Find the word "file" in the records below. List each line containing it.

******

`src/common/ti99_macros.svh`:
```
// Memory map, packaged-cartridge header layout and PS/2 scancode constants
`ifndef TI99_MACROS_SVH
`define TI99_MACROS_SVH

// ===========================================================================
// External memory regions (byte addresses)
// ===========================================================================
`define TI_ROM_HI_LIMIT   'h80000   // Cart ROM above 512K moves past SAMS RAM
`define TI_ROM_HI_OFFSET  'h180000
`define TI_GROM_BASE      'h86000
`define TI_SYSGROM_BASE   'h80000
`define TI_SYSROM_BASE    'hFE000
`define TI_DSK_BASE       'hB0000
`define TI_TIPI_BASE      'hB8000
`define TI_PCODE_BASE     'hB9000

// Bytes each index may write
`define TI_GROM_LIMIT     'h2A000   // 168K of cart GROM
`define TI_SYSGROM_LIMIT  'h6000
`define TI_SYSROM_LIMIT   'h2000
`define TI_DSK_LIMIT      'h8000
`define TI_TIPI_LIMIT     'h1000    // Only 4K of the DSR image is live
`define TI_PCODE_LIMIT    'h13000

// ===========================================================================
// Packaged cartridge header
// ===========================================================================
`define TI_M99_HDR_LEN       'h64
`define TI_M99_SIG           'h4D3939   // "M99"
`define TI_BANK_BYTES        'h2000     // 8K per bank
`define TI_M99_OFS_SIG_LAST  2
`define TI_M99_OFS_TYPE      4
`define TI_M99_OFS_ROMB      5          // High byte, low byte follows
`define TI_M99_OFS_GROMB     7

// Key matrix row shared with the alpha-lock line
`define TI_ALPHA_ROW         4

// ===========================================================================
// PS/2 set 2 scancodes
// ===========================================================================
`define TI_SC_1        8'h16
`define TI_SC_2        8'h1E
`define TI_SC_3        8'h26
`define TI_SC_4        8'h25
`define TI_SC_5        8'h2E
`define TI_SC_6        8'h36
`define TI_SC_7        8'h3D
`define TI_SC_8        8'h3E
`define TI_SC_9        8'h46
`define TI_SC_0        8'h45
`define TI_SC_MINUS    8'h4E
`define TI_SC_EQUAL    8'h55
`define TI_SC_BSLASH   8'h5D
`define TI_SC_Q        8'h15
`define TI_SC_W        8'h1D
`define TI_SC_E        8'h24
`define TI_SC_R        8'h2D
`define TI_SC_T        8'h2C
`define TI_SC_Y        8'h35
`define TI_SC_U        8'h3C
`define TI_SC_I        8'h43
`define TI_SC_O        8'h44
`define TI_SC_P        8'h4D
`define TI_SC_LBRACK   8'h54
`define TI_SC_A        8'h1C
`define TI_SC_S        8'h1B
`define TI_SC_D        8'h23
`define TI_SC_F        8'h2B
`define TI_SC_G        8'h34
`define TI_SC_H        8'h33
`define TI_SC_J        8'h3B
`define TI_SC_K        8'h42
`define TI_SC_L        8'h4B
`define TI_SC_SEMI     8'h4C
`define TI_SC_ENTER    8'h5A
`define TI_SC_LSHIFT   8'h12
`define TI_SC_Z        8'h1A
`define TI_SC_X        8'h22
`define TI_SC_C        8'h21
`define TI_SC_V        8'h2A
`define TI_SC_B        8'h32
`define TI_SC_N        8'h31
`define TI_SC_M        8'h3A
`define TI_SC_COMMA    8'h41
`define TI_SC_PERIOD   8'h49
`define TI_SC_SLASH    8'h4A
`define TI_SC_RSHIFT   8'h59
`define TI_SC_CAPS     8'h58
`define TI_SC_LCTRL    8'h14
`define TI_SC_SPACE    8'h29
`define TI_SC_LALT     8'h11
`define TI_SC_QUOTE    8'h52
`define TI_SC_BKSP     8'h66
`define TI_SC_DEL      8'h71
`define TI_SC_INS      8'h70
`define TI_SC_ESC      8'h76
`define TI_SC_LEFT     8'h6B
`define TI_SC_DOWN     8'h72
`define TI_SC_RIGHT    8'h74
`define TI_SC_UP       8'h75
`define TI_SC_BTICK    8'h0E

`endif

```
`src/common/ti99_pkg.sv`:
```
// Shared types for the cartridge loader and keyboard paths
package ti99_pkg;

	// ========================================================================
	// Loader types
	// ========================================================================
	typedef enum logic [7:0] {
		IDX_BOOT    = 8'd0,  // Packaged cart
		IDX_M99     = 8'd1,  // Packaged cart, second menu slot
		IDX_ROM     = 8'd2,  // ROM-only cart
		IDX_GROM    = 8'd3,
		IDX_SYSGROM = 8'd4,
		IDX_SYSROM  = 8'd5,
		IDX_SPEECH  = 8'd6,  // Goes to speech RAM, never external memory
		IDX_DSK     = 8'd7,
		IDX_TIPI    = 8'd8,
		IDX_PCODE   = 8'd9
	} load_idx_e;

	// One download byte and where it sits in the file
	typedef struct packed {
		logic        download;
		logic        wr;
		load_idx_e   index;
		logic [26:0] addr;
		logic [7:0]  data;
	} ioctl_t;

	// Write toward external memory
	typedef struct packed {
		logic        wr;
		logic [25:0] addr;  // Bit 0 already flipped for word byte order
		logic [15:0] data;  // Byte on both lanes
	} mem_wr_t;

	// Decoded packaged-cart header
	typedef struct packed {
		logic        valid;
		logic [2:0]  cart_type;
		logic [15:0] rom_banks;
		logic [15:0] grom_banks;
	} cart_info_t;

	// ========================================================================
	// Keyboard types
	// ========================================================================
	typedef struct packed {
		logic       toggle;    // Flips on every event
		logic       pressed;
		logic       extended;  // E0 prefix
		logic [7:0] code;
	} ps2_key_t;

	// Held keys, col[c][r] is column c row r, 1 = down
	typedef struct packed {
		logic [7:0][7:0] col;
	} key_mat_t;

	// Console select lines, active low
	typedef struct packed {
		logic       alpha_n;  // Bit 8
		logic [7:0] col_n;
	} key_sel_t;

endpackage

```
`src/loader/m99_header.sv`:
```
// Packaged-cartridge header parser holding the cartridge description
`include "ti99_macros.svh"

module m99_header (
	input  logic                  clk_sys,
	input  logic                  RESET,
	input  ti99_pkg::ioctl_t      ioctl_i,
	output ti99_pkg::cart_info_t  cart_o
);

	import ti99_pkg::*;

	cart_info_t  cart_q;
	logic [23:0] sig_q;     // Signature bytes, first byte ends up on top
	logic [23:0] sig_next;
	logic        hdr_wr;

	// Header bytes only arrive on the two packaged-cart indexes
	assign hdr_wr = ioctl_i.download & ioctl_i.wr &
		((ioctl_i.index == IDX_BOOT) | (ioctl_i.index == IDX_M99));

	assign sig_next = {sig_q[15:0], ioctl_i.data};

	// Signature shift register
	always_ff @(posedge clk_sys) begin
		if (hdr_wr && (ioctl_i.addr <= `TI_M99_OFS_SIG_LAST)) begin
			sig_q <= sig_next;
		end
	end

	// ========================================================================
	// Validity and fields
	// ========================================================================
	always_ff @(posedge clk_sys) begin
		if (RESET) begin
			cart_q <= '0;
		end else if (hdr_wr) begin
			case (ioctl_i.addr)
				0, 1: cart_q.valid <= 1'b0; // New file or signature rewrite
				`TI_M99_OFS_SIG_LAST: cart_q.valid <= (sig_next == `TI_M99_SIG);
				`TI_M99_OFS_TYPE: begin
					if (cart_q.valid) cart_q.cart_type <= ioctl_i.data[2:0];
				end
				`TI_M99_OFS_ROMB: begin
					if (cart_q.valid) cart_q.rom_banks[15:8] <= ioctl_i.data;
				end
				`TI_M99_OFS_ROMB + 1: begin
					if (cart_q.valid) cart_q.rom_banks[7:0] <= ioctl_i.data;
				end
				`TI_M99_OFS_GROMB: begin
					if (cart_q.valid) cart_q.grom_banks[15:8] <= ioctl_i.data;
				end
				`TI_M99_OFS_GROMB + 1: begin
					if (cart_q.valid) cart_q.grom_banks[7:0] <= ioctl_i.data;
				end
				default: ; // Version, title, maker, serial
			endcase
		end
	end

	assign cart_o = cart_q;

	// Description only stays valid behind a good signature
	a_valid_sig: assert property (@(posedge clk_sys) disable iff (RESET)
		cart_q.valid |-> (sig_q == `TI_M99_SIG));

endmodule

```
`src/loader/cart_loader.sv`:
```
// Download byte to external-memory address and write strobe mapping
`include "ti99_macros.svh"

module cart_loader (
	input  logic                  clk_sys,
	input  logic                  RESET,
	input  ti99_pkg::ioctl_t      ioctl_i,
	input  ti99_pkg::cart_info_t  cart_i,
	output ti99_pkg::mem_wr_t     mem_o
);

	import ti99_pkg::*;

	mem_wr_t     mem_q;
	logic [31:0] a32;       // Download address, widened
	logic [31:0] off;       // Payload offset past the header
	logic [31:0] rom_end;
	logic [31:0] grom_end;
	logic [31:0] byte_a;    // Target byte address
	logic        hit;       // Byte goes to memory

	// Cart ROM above 512K skips over the SAMS area
	function automatic logic [31:0] rom_reloc(input logic [31:0] a);
		if (a >= `TI_ROM_HI_LIMIT) begin
			return a + `TI_ROM_HI_OFFSET;
		end
		return a;
	endfunction

	assign a32      = 32'(ioctl_i.addr);
	assign off      = a32 - `TI_M99_HDR_LEN;
	assign rom_end  = 32'(cart_i.rom_banks) * `TI_BANK_BYTES;
	assign grom_end = rom_end + 32'(cart_i.grom_banks) * `TI_BANK_BYTES;

	// ========================================================================
	// Address map per index
	// ========================================================================
	always_comb begin
		byte_a = a32;
		hit    = 1'b0;
		case (ioctl_i.index)
			IDX_BOOT, IDX_M99: begin
				if (!cart_i.valid || (a32 < `TI_M99_HDR_LEN)) begin
					hit = 1'b0;                       // Header or bad file
				end else if (off < rom_end) begin
					byte_a = rom_reloc(off);
					hit    = 1'b1;
				end else if (off < grom_end) begin
					byte_a = off - rom_end + `TI_GROM_BASE;
					hit    = 1'b1;
				end
			end
			IDX_ROM: begin
				byte_a = rom_reloc(a32);              // No size limit
				hit    = 1'b1;
			end
			IDX_GROM: begin
				byte_a = a32 + `TI_GROM_BASE;
				hit    = (a32 < `TI_GROM_LIMIT);
			end
			IDX_SYSGROM: begin
				byte_a = a32 + `TI_SYSGROM_BASE;
				hit    = (a32 < `TI_SYSGROM_LIMIT);
			end
			IDX_SYSROM: begin
				byte_a = a32 + `TI_SYSROM_BASE;
				hit    = (a32 < `TI_SYSROM_LIMIT);
			end
			IDX_SPEECH: hit = 1'b0;                   // Speech RAM only
			IDX_DSK: begin
				byte_a = a32 + `TI_DSK_BASE;
				hit    = (a32 < `TI_DSK_LIMIT);
			end
			IDX_TIPI: begin
				byte_a = a32 + `TI_TIPI_BASE;
				hit    = (a32 < `TI_TIPI_LIMIT);
			end
			IDX_PCODE: begin
				byte_a = a32 + `TI_PCODE_BASE;
				hit    = (a32 < `TI_PCODE_LIMIT);
			end
			default: hit = 1'b0;                      // Unknown index dropped
		endcase
	end

	// Output register, one cycle behind the download byte
	always_ff @(posedge clk_sys) begin
		mem_q.addr <= {byte_a[25:1], ~byte_a[0]};  // Big-endian word swap
		mem_q.data <= {2{ioctl_i.data}};
		if (RESET) begin
			mem_q.wr <= 1'b0;
		end else begin
			mem_q.wr <= ioctl_i.download & ioctl_i.wr & hit;
		end
	end

	assign mem_o = mem_q;

	a_no_speech_wr: assert property (@(posedge clk_sys) disable iff (RESET)
		(ioctl_i.wr && (ioctl_i.index == IDX_SPEECH)) |=> !mem_o.wr);

endmodule

```
`src/keyboard/ps2_key_decode.sv`:
```
// PS/2 scancode events to held-key matrix, function combinations and alpha lock
`include "ti99_macros.svh"

module ps2_key_decode (
	input  logic                clk_sys,
	input  logic                RESET,
	input  ti99_pkg::ps2_key_t  key_i,
	input  logic                virt_joy_i,
	output ti99_pkg::key_mat_t  mat_o,
	output logic                alpha_lock_o
);

	import ti99_pkg::*;

	key_mat_t mat_q;
	logic     alpha_q;
	logic     toggle_q;
	logic     pressed;

	assign pressed = key_i.pressed;

	// Last toggle seen, events are its edges
	always_ff @(posedge clk_sys) begin
		toggle_q <= key_i.toggle;
	end

	// ========================================================================
	// Scancode to matrix, col[c][r]
	// ========================================================================
	always_ff @(posedge clk_sys) begin
		if (RESET) begin
			mat_q   <= '0;
			alpha_q <= 1'b0;
		end else if (toggle_q != key_i.toggle) begin
			// E0 prefix ignored, arrows share codes with the keypad
			case (key_i.code)
				`TI_SC_BTICK:  mat_q.col[1][0] <= pressed; // Joystick 1 fire
				`TI_SC_1:      mat_q.col[2][4] <= pressed;
				`TI_SC_2:      mat_q.col[6][4] <= pressed;
				`TI_SC_3:      mat_q.col[5][4] <= pressed;
				`TI_SC_4:      mat_q.col[4][4] <= pressed;
				`TI_SC_5:      mat_q.col[3][4] <= pressed;
				`TI_SC_6:      mat_q.col[3][3] <= pressed;
				`TI_SC_7:      mat_q.col[4][3] <= pressed;
				`TI_SC_8:      mat_q.col[5][3] <= pressed;
				`TI_SC_9:      mat_q.col[6][3] <= pressed;
				`TI_SC_0:      mat_q.col[2][3] <= pressed;
				`TI_SC_MINUS,
				`TI_SC_EQUAL,
				`TI_SC_BSLASH: mat_q.col[7][0] <= pressed; // All land on =
				`TI_SC_Q:      mat_q.col[2][6] <= pressed;
				`TI_SC_W:      mat_q.col[6][6] <= pressed;
				`TI_SC_E:      mat_q.col[5][6] <= pressed;
				`TI_SC_R:      mat_q.col[4][6] <= pressed;
				`TI_SC_T:      mat_q.col[3][6] <= pressed;
				`TI_SC_Y:      mat_q.col[3][2] <= pressed;
				`TI_SC_U:      mat_q.col[4][2] <= pressed;
				`TI_SC_I:      mat_q.col[5][2] <= pressed;
				`TI_SC_O:      mat_q.col[6][2] <= pressed;
				`TI_SC_P:      mat_q.col[2][2] <= pressed;
				`TI_SC_LBRACK,
				`TI_SC_SLASH:  mat_q.col[2][0] <= pressed; // Both give /
				`TI_SC_A:      mat_q.col[2][5] <= pressed;
				`TI_SC_S:      mat_q.col[6][5] <= pressed;
				`TI_SC_D:      mat_q.col[5][5] <= pressed;
				`TI_SC_F:      mat_q.col[4][5] <= pressed;
				`TI_SC_G:      mat_q.col[3][5] <= pressed;
				`TI_SC_H:      mat_q.col[3][1] <= pressed;
				`TI_SC_J:      mat_q.col[4][1] <= pressed;
				`TI_SC_K:      mat_q.col[5][1] <= pressed;
				`TI_SC_L:      mat_q.col[6][1] <= pressed;
				`TI_SC_SEMI:   mat_q.col[2][1] <= pressed;
				`TI_SC_ENTER:  mat_q.col[7][2] <= pressed;
				`TI_SC_LSHIFT,
				`TI_SC_RSHIFT: mat_q.col[7][5] <= pressed;
				`TI_SC_Z:      mat_q.col[2][7] <= pressed;
				`TI_SC_X:      mat_q.col[6][7] <= pressed;
				`TI_SC_C:      mat_q.col[5][7] <= pressed;
				`TI_SC_V:      mat_q.col[4][7] <= pressed;
				`TI_SC_B:      mat_q.col[3][7] <= pressed;
				`TI_SC_N:      mat_q.col[3][0] <= pressed;
				`TI_SC_M:      mat_q.col[4][0] <= pressed;
				`TI_SC_COMMA:  mat_q.col[5][0] <= pressed;
				`TI_SC_PERIOD: mat_q.col[6][0] <= pressed;
				`TI_SC_LCTRL:  mat_q.col[7][6] <= pressed;
				`TI_SC_SPACE:  mat_q.col[7][1] <= pressed;
				`TI_SC_LALT:   mat_q.col[7][4] <= pressed; // FCTN
				`TI_SC_CAPS:   alpha_q <= alpha_q ^ pressed; // Flip on make only

				// FCTN combinations
				`TI_SC_QUOTE: begin
					mat_q.col[7][4] <= pressed;
					mat_q.col[2][2] <= pressed; // FCTN-P
				end
				`TI_SC_BKSP: begin
					mat_q.col[7][4] <= pressed;
					mat_q.col[6][5] <= pressed; // FCTN-S
				end
				`TI_SC_DEL: begin
					mat_q.col[7][4] <= pressed;
					mat_q.col[2][4] <= pressed; // FCTN-1
				end
				`TI_SC_INS: begin
					mat_q.col[7][4] <= pressed;
					mat_q.col[6][4] <= pressed; // FCTN-2
				end
				`TI_SC_ESC: begin
					mat_q.col[7][4] <= pressed;
					mat_q.col[6][3] <= pressed; // FCTN-9, back
				end

				// Arrows, joystick 1 sits in column 1
				`TI_SC_UP: begin
					if (virt_joy_i) begin
						mat_q.col[1][4] <= pressed;
					end else begin
						mat_q.col[7][4] <= pressed;
						mat_q.col[5][6] <= pressed; // FCTN-E
					end
				end
				`TI_SC_DOWN: begin
					if (virt_joy_i) begin
						mat_q.col[1][3] <= pressed;
					end else begin
						mat_q.col[7][4] <= pressed;
						mat_q.col[6][7] <= pressed; // FCTN-X
					end
				end
				`TI_SC_LEFT: begin
					if (virt_joy_i) begin
						mat_q.col[1][1] <= pressed;
					end else begin
						mat_q.col[7][4] <= pressed;
						mat_q.col[6][5] <= pressed; // FCTN-S
					end
				end
				`TI_SC_RIGHT: begin
					if (virt_joy_i) begin
						mat_q.col[1][2] <= pressed;
					end else begin
						mat_q.col[7][4] <= pressed;
						mat_q.col[5][5] <= pressed; // FCTN-D
					end
				end
				default: ;
			endcase
		end
	end

	assign mat_o        = mat_q;
	assign alpha_lock_o = alpha_q;

	a_key_known: assert property (@(posedge clk_sys) disable iff (RESET)
		!$isunknown(key_i));

endmodule

```
`src/keyboard/key_matrix_scan.sv`:
```
// Column select to active-low row data, with the alpha-lock line
`include "ti99_macros.svh"

module key_matrix_scan (
	input  logic                clk_sys,
	input  logic                RESET,
	input  ti99_pkg::key_mat_t  mat_i,
	input  logic                alpha_lock_i,
	input  ti99_pkg::key_sel_t  sel_i,
	output logic [7:0]          keys_o
);

	logic [7:0] rows_n;   // Next row data, 0 = key down
	logic [7:0] keys_q;

	// ========================================================================
	// Row decode
	// ========================================================================
	always_comb begin
		rows_n = '1;
		for (int c = 0; c < 8; c++) begin
			if (!sel_i.col_n[c]) begin
				rows_n = rows_n & ~mat_i.col[c];    // Any held key pulls its row
			end
		end
		// Alpha lock has its own select, shares row 4
		if (alpha_lock_i && !sel_i.alpha_n) begin
			rows_n[`TI_ALPHA_ROW] = 1'b0;
		end
	end

	always_ff @(posedge clk_sys) begin
		if (RESET) begin
			keys_q <= '1;   // Nothing pressed
		end else begin
			keys_q <= rows_n;
		end
	end

	assign keys_o = keys_q;

endmodule

```
`src/rtl/ti99_io_top.sv`:
```
// Top level joining the cartridge loader and keyboard paths
module ti99_io_top (
	input  logic                  clk_sys,
	input  logic                  RESET,
	// Download side
	input  ti99_pkg::ioctl_t      ioctl_i,
	output ti99_pkg::mem_wr_t     mem_o,
	output ti99_pkg::cart_info_t  cart_o,
	// Keyboard side
	input  ti99_pkg::ps2_key_t    ps2_key_i,
	input  logic                  virt_joy_i,    // Arrows drive joystick 1
	input  ti99_pkg::key_sel_t    key_sel_i,
	output logic [7:0]            keys_o
);

	import ti99_pkg::*;

	key_mat_t key_mat;
	logic     alpha_lock;

	// ========================================================================
	// Loader
	// ========================================================================
	m99_header i_m99_header (
		.clk_sys (clk_sys),
		.RESET   (RESET),
		.ioctl_i (ioctl_i),
		.cart_o  (cart_o)
	);

	cart_loader i_cart_loader (
		.clk_sys (clk_sys),
		.RESET   (RESET),
		.ioctl_i (ioctl_i),
		.cart_i  (cart_o),      // Header result steers the payload
		.mem_o   (mem_o)
	);

	// ========================================================================
	// Keyboard
	// ========================================================================
	ps2_key_decode i_ps2_key_decode (
		.clk_sys      (clk_sys),
		.RESET        (RESET),
		.key_i        (ps2_key_i),
		.virt_joy_i   (virt_joy_i),
		.mat_o        (key_mat),
		.alpha_lock_o (alpha_lock)
	);

	key_matrix_scan i_key_matrix_scan (
		.clk_sys      (clk_sys),
		.RESET        (RESET),
		.mat_i        (key_mat),
		.alpha_lock_i (alpha_lock),
		.sel_i        (key_sel_i),
		.keys_o       (keys_o)
	);

endmodule

```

******

▶ **Output of the task**:
	// One download byte and where it sits in the file
				0, 1: cart_q.valid <= 1'b0; // New file or signature rewrite
					hit = 1'b0;                       // Header or bad file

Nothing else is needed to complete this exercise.